• _WORK REQUEST_
Output must match the data below exactly from its first line through the line that contains "of cell area", with no other line.

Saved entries
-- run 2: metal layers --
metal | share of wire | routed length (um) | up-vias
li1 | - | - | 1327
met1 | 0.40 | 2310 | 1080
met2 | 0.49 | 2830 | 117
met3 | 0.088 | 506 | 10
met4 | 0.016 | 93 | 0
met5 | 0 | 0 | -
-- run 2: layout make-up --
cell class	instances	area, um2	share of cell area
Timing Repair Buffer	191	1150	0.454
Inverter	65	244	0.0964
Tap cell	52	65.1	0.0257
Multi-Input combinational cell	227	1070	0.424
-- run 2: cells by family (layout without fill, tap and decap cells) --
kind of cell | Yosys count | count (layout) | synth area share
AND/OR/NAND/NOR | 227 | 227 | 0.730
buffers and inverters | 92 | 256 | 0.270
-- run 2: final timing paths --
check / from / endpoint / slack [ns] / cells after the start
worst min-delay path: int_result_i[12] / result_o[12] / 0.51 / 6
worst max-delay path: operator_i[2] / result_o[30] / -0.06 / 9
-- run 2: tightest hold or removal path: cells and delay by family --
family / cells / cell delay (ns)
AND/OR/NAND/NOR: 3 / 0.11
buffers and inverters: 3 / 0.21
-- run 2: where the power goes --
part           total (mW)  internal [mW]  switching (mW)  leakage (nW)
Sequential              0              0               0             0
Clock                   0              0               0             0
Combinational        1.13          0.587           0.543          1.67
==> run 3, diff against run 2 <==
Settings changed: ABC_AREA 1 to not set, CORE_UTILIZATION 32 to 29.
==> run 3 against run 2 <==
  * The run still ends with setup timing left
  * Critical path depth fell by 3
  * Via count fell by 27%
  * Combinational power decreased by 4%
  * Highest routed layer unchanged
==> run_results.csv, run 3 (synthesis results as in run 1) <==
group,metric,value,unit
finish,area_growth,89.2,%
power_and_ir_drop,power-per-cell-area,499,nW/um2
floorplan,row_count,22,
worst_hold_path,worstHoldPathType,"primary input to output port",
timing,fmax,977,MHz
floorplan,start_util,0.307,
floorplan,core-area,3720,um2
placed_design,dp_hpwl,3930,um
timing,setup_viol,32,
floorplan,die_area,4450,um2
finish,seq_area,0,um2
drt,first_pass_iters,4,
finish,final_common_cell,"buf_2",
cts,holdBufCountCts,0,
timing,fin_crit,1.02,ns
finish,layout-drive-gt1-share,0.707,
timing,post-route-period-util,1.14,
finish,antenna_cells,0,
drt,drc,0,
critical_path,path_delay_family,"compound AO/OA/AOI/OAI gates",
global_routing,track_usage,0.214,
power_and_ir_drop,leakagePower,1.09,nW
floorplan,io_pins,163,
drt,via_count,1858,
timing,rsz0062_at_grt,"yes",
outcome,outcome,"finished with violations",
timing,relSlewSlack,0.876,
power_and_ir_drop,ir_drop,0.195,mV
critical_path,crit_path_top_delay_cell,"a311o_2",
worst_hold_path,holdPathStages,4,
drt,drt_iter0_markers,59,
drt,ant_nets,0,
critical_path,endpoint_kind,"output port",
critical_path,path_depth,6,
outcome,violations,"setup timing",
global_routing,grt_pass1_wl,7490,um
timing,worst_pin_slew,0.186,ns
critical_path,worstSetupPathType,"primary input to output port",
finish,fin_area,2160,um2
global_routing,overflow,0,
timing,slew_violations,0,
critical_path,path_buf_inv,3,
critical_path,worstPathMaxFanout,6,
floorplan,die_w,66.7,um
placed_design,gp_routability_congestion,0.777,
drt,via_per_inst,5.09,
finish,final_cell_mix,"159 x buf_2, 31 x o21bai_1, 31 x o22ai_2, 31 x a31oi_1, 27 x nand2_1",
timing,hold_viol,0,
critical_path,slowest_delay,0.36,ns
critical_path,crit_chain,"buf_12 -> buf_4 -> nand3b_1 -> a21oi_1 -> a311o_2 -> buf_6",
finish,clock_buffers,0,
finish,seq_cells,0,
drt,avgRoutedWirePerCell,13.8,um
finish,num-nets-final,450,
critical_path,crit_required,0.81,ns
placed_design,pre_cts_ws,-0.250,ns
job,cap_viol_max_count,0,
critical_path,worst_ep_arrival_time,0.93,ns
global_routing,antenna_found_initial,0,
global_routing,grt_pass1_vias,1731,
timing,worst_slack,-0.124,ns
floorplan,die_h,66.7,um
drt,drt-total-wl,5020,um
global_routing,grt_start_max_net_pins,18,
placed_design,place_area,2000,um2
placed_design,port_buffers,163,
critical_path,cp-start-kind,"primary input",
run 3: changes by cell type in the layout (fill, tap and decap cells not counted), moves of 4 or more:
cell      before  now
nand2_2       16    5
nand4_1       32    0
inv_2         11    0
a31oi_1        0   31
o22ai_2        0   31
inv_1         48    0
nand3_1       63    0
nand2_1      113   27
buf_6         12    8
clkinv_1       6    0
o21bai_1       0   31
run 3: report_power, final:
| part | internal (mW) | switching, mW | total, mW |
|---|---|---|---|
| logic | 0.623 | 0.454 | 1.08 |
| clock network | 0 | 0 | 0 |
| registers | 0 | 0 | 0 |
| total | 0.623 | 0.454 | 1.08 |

• _THE COMPLETED TASK_
-- run 2: metal layers --
metal | share of wire | routed length (um) | up-vias
li1 | - | - | 1327
met1 | 0.40 | 2310 | 1080
met2 | 0.49 | 2830 | 117
met3 | 0.088 | 506 | 10
met4 | 0.016 | 93 | 0
met5 | 0 | 0 | -
-- run 2: layout make-up --
cell class	instances	area, um2	share of cell area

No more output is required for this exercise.